Please filter the data down to the lines that include the word "instruction" and copy them.

Exercise input START

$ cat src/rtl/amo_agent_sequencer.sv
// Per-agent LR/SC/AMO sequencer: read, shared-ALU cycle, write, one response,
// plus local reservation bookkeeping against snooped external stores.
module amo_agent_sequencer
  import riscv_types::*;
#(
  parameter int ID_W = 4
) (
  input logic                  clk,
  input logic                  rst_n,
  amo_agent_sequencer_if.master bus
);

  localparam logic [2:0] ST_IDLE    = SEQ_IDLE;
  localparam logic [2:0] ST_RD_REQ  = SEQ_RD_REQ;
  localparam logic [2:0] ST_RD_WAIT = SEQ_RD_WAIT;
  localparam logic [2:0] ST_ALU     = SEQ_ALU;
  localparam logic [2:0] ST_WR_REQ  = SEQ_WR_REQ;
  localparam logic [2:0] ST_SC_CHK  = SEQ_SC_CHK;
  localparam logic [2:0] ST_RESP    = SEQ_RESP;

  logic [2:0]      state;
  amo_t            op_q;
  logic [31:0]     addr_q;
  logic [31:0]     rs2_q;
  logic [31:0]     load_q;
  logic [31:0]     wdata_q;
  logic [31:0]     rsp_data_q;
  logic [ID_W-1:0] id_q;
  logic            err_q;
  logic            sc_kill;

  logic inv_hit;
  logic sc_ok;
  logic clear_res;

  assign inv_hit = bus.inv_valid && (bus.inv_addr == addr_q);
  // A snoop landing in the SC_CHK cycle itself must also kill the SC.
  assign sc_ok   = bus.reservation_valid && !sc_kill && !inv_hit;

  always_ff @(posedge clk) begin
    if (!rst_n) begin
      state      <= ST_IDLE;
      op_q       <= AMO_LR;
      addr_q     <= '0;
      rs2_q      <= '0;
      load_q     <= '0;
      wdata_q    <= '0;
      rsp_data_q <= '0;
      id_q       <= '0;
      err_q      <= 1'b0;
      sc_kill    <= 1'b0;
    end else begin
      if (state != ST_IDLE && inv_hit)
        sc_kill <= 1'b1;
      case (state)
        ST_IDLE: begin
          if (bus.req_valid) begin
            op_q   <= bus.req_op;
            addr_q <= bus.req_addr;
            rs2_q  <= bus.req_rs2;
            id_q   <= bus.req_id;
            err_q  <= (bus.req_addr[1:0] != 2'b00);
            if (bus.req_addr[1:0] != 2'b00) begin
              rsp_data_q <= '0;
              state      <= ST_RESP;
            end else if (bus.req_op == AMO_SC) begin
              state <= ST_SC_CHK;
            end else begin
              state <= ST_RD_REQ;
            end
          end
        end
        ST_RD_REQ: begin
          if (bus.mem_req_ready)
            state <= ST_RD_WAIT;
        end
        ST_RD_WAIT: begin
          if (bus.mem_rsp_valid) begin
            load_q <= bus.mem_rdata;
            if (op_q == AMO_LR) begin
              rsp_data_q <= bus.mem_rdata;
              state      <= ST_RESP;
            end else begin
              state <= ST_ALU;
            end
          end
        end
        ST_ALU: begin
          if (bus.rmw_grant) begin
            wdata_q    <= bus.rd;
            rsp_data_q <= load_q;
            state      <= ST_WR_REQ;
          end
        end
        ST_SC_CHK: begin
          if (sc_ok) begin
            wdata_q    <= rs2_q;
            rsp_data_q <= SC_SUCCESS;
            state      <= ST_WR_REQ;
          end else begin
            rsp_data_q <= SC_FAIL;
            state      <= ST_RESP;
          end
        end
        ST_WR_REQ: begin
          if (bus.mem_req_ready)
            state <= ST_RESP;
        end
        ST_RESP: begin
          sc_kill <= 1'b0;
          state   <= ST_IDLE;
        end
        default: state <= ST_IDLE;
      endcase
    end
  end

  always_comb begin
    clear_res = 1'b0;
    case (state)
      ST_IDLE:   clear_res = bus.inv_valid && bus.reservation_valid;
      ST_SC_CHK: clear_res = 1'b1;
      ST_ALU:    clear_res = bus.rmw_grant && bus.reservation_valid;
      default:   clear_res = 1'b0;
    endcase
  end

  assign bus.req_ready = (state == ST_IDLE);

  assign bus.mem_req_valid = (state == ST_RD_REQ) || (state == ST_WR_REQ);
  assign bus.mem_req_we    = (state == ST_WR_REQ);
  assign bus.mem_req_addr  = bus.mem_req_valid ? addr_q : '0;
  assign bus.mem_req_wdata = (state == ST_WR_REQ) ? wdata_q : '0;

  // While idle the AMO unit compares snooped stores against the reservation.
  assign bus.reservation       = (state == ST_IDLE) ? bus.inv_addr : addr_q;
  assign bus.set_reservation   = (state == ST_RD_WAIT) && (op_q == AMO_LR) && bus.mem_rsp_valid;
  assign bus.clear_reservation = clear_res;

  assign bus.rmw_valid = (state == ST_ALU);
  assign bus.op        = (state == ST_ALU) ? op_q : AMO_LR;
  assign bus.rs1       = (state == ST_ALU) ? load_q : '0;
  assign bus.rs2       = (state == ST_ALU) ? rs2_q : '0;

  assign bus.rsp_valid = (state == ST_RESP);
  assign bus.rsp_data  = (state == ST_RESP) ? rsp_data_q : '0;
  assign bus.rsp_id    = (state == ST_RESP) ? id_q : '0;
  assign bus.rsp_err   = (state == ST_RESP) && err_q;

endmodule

Exercise input END
Exercise input START

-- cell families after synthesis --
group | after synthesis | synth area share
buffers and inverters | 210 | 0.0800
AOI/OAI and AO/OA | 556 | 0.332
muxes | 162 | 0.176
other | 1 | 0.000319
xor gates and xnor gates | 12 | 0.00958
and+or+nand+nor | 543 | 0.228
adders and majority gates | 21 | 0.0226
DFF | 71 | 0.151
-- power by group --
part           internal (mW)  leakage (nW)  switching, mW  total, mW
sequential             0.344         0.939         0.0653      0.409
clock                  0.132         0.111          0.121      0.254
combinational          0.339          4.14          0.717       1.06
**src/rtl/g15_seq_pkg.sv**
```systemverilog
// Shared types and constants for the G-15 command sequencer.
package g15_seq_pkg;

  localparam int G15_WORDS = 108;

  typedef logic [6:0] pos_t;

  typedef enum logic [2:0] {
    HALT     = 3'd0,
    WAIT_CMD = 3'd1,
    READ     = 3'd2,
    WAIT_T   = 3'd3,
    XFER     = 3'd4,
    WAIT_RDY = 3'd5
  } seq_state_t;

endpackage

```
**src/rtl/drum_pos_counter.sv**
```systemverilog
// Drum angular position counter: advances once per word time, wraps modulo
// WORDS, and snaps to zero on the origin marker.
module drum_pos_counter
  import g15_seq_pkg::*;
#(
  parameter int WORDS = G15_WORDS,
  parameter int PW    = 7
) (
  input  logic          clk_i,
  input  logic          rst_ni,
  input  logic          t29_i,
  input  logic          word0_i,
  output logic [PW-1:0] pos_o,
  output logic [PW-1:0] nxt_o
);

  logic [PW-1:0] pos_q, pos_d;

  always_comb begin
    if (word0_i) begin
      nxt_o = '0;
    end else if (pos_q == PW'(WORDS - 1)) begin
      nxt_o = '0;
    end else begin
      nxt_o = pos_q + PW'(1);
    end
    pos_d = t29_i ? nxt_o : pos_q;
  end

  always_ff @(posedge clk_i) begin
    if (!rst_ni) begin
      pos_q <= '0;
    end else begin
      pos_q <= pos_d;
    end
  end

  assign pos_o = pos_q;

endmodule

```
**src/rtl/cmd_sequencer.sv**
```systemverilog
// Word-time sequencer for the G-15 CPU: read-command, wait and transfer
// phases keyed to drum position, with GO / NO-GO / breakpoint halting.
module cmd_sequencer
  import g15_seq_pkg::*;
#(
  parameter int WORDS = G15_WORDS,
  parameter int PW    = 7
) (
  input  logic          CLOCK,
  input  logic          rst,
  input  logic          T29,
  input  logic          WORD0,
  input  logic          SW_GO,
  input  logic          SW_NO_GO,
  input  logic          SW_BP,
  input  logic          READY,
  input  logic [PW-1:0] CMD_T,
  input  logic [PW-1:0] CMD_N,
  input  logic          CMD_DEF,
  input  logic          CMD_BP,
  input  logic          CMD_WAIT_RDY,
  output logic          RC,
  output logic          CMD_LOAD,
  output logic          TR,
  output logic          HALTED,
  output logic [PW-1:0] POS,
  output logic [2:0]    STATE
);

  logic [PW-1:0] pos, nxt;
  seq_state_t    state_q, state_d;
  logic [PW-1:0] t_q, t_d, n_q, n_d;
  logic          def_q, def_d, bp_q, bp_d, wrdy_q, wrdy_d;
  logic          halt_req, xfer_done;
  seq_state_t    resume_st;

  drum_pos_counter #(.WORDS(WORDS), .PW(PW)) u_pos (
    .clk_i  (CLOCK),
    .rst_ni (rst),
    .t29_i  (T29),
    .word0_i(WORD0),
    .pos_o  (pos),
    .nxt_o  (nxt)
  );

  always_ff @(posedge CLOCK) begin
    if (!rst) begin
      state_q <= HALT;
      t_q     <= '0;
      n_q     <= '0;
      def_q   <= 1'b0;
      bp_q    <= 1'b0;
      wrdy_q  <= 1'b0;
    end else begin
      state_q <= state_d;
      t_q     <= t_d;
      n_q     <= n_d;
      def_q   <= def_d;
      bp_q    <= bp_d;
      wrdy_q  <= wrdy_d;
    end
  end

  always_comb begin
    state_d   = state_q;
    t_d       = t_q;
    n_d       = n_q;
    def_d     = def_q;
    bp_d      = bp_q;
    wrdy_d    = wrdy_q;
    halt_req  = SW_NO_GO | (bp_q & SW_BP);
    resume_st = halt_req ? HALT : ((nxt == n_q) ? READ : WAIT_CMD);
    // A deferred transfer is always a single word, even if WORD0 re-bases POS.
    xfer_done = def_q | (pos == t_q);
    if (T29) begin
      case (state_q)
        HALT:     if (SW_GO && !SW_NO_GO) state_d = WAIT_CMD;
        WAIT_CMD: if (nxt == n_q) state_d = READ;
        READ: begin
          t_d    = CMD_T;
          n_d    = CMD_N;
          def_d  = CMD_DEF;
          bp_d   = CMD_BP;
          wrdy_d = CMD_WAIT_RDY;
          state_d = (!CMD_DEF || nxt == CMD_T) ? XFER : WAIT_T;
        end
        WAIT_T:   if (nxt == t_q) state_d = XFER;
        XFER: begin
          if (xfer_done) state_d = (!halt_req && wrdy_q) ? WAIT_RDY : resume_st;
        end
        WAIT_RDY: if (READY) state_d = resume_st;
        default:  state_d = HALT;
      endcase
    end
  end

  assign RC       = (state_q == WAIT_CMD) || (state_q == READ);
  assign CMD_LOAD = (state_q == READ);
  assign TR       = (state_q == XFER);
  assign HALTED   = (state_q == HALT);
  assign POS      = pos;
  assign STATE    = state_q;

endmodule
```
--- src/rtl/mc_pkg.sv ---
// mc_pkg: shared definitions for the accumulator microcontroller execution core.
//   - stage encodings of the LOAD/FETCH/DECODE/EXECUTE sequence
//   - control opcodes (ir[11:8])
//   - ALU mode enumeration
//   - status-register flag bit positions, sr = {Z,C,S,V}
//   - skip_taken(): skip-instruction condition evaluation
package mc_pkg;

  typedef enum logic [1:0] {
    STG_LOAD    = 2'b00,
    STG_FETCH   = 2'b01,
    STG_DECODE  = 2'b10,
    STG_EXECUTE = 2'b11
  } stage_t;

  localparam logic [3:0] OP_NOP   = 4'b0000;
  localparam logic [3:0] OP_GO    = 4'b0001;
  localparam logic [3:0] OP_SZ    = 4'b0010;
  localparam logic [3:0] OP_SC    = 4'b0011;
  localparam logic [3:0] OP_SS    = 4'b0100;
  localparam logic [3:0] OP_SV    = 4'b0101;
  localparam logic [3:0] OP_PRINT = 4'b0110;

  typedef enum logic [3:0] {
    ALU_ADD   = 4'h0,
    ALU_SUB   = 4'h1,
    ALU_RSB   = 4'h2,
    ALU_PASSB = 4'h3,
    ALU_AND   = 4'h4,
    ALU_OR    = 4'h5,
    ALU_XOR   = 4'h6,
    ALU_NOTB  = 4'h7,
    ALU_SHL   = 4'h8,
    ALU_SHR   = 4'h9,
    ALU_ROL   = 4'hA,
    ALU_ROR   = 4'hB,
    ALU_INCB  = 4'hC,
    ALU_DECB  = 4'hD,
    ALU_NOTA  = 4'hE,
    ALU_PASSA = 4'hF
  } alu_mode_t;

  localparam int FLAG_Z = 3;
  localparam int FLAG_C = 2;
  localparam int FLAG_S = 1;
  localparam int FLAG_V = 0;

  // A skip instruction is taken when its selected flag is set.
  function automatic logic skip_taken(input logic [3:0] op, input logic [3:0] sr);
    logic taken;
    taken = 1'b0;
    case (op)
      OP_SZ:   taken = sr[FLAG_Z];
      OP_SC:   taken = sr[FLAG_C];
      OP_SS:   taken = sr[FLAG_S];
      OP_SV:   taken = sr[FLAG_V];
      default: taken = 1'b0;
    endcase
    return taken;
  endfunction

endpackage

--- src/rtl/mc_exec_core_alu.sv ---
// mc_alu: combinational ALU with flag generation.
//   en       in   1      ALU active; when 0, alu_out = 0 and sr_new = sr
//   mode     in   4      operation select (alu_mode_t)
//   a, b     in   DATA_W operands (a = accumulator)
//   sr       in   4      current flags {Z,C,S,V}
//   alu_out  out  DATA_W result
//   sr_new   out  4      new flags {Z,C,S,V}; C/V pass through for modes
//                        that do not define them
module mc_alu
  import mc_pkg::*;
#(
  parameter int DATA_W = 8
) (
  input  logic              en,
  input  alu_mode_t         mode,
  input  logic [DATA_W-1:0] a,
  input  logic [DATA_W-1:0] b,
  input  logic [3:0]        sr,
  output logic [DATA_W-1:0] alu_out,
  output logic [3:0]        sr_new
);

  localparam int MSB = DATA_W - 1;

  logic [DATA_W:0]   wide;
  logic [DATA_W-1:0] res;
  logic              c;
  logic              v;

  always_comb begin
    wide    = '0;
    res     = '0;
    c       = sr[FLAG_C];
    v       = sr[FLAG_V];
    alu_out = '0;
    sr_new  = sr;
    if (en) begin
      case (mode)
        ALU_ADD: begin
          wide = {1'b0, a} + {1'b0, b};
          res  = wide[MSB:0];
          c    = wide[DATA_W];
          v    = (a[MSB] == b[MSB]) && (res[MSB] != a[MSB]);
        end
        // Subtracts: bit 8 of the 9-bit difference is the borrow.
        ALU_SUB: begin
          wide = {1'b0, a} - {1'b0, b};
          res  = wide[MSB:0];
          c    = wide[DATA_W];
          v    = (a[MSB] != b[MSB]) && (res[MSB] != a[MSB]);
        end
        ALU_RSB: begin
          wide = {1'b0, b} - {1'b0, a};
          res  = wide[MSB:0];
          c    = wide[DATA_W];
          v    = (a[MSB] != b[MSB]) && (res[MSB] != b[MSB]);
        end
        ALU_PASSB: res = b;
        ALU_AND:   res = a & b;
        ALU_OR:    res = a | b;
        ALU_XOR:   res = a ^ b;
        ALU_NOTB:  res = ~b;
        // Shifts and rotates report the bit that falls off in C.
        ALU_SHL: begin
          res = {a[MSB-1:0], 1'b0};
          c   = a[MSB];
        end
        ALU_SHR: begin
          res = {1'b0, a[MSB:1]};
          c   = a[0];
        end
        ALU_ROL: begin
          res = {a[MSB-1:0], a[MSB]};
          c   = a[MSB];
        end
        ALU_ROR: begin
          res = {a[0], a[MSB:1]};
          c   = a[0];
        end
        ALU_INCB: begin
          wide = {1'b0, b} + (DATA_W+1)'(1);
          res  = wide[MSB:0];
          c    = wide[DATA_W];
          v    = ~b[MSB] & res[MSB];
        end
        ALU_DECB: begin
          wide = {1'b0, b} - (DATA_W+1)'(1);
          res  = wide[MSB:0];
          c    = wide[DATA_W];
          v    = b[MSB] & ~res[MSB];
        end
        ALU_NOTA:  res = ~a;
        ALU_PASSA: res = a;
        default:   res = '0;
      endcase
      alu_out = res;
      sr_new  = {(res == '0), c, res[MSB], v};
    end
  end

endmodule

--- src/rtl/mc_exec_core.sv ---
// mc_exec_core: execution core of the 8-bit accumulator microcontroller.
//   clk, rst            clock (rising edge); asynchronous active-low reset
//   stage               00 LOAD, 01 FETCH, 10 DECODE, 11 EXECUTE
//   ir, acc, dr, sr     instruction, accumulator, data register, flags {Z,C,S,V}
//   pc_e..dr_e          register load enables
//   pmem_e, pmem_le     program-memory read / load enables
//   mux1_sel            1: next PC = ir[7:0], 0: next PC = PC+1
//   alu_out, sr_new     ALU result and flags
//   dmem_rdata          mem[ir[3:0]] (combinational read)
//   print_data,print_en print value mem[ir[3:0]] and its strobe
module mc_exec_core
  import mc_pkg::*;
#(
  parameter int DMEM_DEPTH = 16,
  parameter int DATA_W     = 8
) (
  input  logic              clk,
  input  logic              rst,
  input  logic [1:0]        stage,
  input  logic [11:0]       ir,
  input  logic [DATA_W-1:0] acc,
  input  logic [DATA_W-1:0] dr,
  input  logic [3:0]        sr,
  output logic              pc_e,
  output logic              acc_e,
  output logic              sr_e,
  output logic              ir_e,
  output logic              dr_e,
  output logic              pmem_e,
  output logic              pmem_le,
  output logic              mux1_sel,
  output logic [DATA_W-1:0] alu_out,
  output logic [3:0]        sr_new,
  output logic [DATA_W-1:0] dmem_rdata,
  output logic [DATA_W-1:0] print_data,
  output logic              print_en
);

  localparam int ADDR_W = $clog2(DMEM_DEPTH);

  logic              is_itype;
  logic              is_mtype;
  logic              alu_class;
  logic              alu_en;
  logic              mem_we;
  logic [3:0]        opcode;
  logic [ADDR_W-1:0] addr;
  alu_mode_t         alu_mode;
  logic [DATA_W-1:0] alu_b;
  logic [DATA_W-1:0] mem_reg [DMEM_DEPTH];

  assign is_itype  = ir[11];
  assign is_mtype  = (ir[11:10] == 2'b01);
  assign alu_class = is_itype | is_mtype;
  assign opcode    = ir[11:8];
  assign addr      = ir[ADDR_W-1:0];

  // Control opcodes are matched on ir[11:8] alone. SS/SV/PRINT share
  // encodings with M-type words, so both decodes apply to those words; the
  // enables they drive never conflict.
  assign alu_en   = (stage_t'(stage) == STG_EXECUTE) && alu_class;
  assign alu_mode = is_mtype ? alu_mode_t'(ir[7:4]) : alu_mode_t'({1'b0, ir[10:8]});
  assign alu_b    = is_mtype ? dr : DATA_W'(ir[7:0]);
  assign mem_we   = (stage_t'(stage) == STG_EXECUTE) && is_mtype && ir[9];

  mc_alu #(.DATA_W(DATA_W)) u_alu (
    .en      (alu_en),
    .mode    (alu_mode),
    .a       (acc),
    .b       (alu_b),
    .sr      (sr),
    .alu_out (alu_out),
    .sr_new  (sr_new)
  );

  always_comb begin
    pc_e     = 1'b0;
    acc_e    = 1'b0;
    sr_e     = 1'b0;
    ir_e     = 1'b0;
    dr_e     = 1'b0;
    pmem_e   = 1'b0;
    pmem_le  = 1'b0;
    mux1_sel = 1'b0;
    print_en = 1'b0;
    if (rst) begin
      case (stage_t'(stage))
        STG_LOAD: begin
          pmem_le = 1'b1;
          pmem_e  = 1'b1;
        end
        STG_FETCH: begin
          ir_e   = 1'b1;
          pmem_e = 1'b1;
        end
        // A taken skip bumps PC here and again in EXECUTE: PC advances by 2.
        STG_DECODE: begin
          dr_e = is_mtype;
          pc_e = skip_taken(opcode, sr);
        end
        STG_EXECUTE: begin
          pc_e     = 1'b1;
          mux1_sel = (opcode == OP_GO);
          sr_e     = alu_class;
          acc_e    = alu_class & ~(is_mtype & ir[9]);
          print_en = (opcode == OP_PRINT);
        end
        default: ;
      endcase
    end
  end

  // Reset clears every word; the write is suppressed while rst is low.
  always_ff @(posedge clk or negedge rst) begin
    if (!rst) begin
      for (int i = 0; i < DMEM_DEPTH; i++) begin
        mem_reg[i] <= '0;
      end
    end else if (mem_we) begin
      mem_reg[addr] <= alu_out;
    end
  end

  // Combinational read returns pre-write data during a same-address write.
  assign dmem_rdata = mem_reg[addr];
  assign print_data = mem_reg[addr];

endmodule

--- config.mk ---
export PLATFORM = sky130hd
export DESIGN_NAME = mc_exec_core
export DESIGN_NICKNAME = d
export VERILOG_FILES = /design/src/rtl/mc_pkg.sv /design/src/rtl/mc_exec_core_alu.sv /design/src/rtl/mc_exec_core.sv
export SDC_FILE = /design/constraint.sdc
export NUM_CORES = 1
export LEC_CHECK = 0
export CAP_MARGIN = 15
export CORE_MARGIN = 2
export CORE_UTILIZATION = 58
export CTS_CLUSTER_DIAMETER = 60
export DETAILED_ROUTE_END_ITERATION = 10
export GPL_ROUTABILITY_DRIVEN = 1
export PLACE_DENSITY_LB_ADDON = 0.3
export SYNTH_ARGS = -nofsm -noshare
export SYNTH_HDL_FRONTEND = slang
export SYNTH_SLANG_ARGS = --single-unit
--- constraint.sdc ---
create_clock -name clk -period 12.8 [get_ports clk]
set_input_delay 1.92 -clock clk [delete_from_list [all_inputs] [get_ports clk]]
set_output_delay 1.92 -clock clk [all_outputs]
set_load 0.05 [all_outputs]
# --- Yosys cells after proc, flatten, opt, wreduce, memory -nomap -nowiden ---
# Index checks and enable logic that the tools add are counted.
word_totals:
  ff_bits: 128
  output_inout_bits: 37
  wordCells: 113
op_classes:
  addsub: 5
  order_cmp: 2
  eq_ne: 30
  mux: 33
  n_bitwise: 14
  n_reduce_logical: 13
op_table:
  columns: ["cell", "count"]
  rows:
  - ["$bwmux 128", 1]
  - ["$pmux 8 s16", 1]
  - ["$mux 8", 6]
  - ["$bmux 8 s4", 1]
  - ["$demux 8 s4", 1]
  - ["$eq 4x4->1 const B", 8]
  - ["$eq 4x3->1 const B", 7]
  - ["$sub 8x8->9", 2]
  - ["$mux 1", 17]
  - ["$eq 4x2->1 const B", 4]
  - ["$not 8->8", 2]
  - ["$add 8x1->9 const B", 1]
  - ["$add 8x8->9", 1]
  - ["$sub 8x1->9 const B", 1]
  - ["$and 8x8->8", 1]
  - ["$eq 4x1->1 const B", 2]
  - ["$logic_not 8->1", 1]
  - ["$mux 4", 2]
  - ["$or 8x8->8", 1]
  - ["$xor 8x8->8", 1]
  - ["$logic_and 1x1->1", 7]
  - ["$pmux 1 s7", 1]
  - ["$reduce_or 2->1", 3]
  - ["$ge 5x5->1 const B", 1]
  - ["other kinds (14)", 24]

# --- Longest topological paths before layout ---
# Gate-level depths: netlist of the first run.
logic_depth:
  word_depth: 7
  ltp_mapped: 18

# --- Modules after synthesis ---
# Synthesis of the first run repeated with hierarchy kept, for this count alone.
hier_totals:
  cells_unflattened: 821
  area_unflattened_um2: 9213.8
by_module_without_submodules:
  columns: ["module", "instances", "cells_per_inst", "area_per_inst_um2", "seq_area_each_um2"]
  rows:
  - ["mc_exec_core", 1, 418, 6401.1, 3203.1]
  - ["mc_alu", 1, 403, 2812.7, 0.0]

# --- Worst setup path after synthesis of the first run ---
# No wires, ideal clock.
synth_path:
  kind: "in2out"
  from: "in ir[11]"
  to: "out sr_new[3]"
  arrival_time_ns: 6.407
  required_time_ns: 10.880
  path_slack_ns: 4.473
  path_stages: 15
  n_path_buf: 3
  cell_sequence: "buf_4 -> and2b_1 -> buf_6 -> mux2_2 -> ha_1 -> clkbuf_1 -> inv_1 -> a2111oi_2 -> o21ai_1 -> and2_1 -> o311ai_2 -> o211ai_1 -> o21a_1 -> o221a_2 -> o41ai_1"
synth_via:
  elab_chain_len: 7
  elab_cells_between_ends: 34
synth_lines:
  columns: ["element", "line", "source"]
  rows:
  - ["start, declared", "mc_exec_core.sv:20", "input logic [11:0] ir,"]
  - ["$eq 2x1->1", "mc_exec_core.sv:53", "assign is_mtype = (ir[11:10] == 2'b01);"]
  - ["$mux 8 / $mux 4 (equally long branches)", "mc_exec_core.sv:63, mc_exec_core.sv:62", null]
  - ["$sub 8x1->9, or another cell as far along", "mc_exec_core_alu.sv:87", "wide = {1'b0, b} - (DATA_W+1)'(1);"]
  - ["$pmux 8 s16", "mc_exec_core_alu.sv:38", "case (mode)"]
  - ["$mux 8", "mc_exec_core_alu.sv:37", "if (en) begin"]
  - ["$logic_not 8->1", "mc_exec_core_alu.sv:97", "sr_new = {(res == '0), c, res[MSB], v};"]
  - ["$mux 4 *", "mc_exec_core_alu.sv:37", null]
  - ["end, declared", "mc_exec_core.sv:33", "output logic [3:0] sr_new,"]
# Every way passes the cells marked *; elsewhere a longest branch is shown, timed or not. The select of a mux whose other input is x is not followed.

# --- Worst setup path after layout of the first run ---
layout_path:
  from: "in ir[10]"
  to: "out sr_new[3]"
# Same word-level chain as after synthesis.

Exercise input END

__Task response__
//   - skip_taken(): skip-instruction condition evaluation
  // A skip instruction is taken when its selected flag is set.
//   ir, acc, dr, sr     instruction, accumulator, data register, flags {Z,C,S,V}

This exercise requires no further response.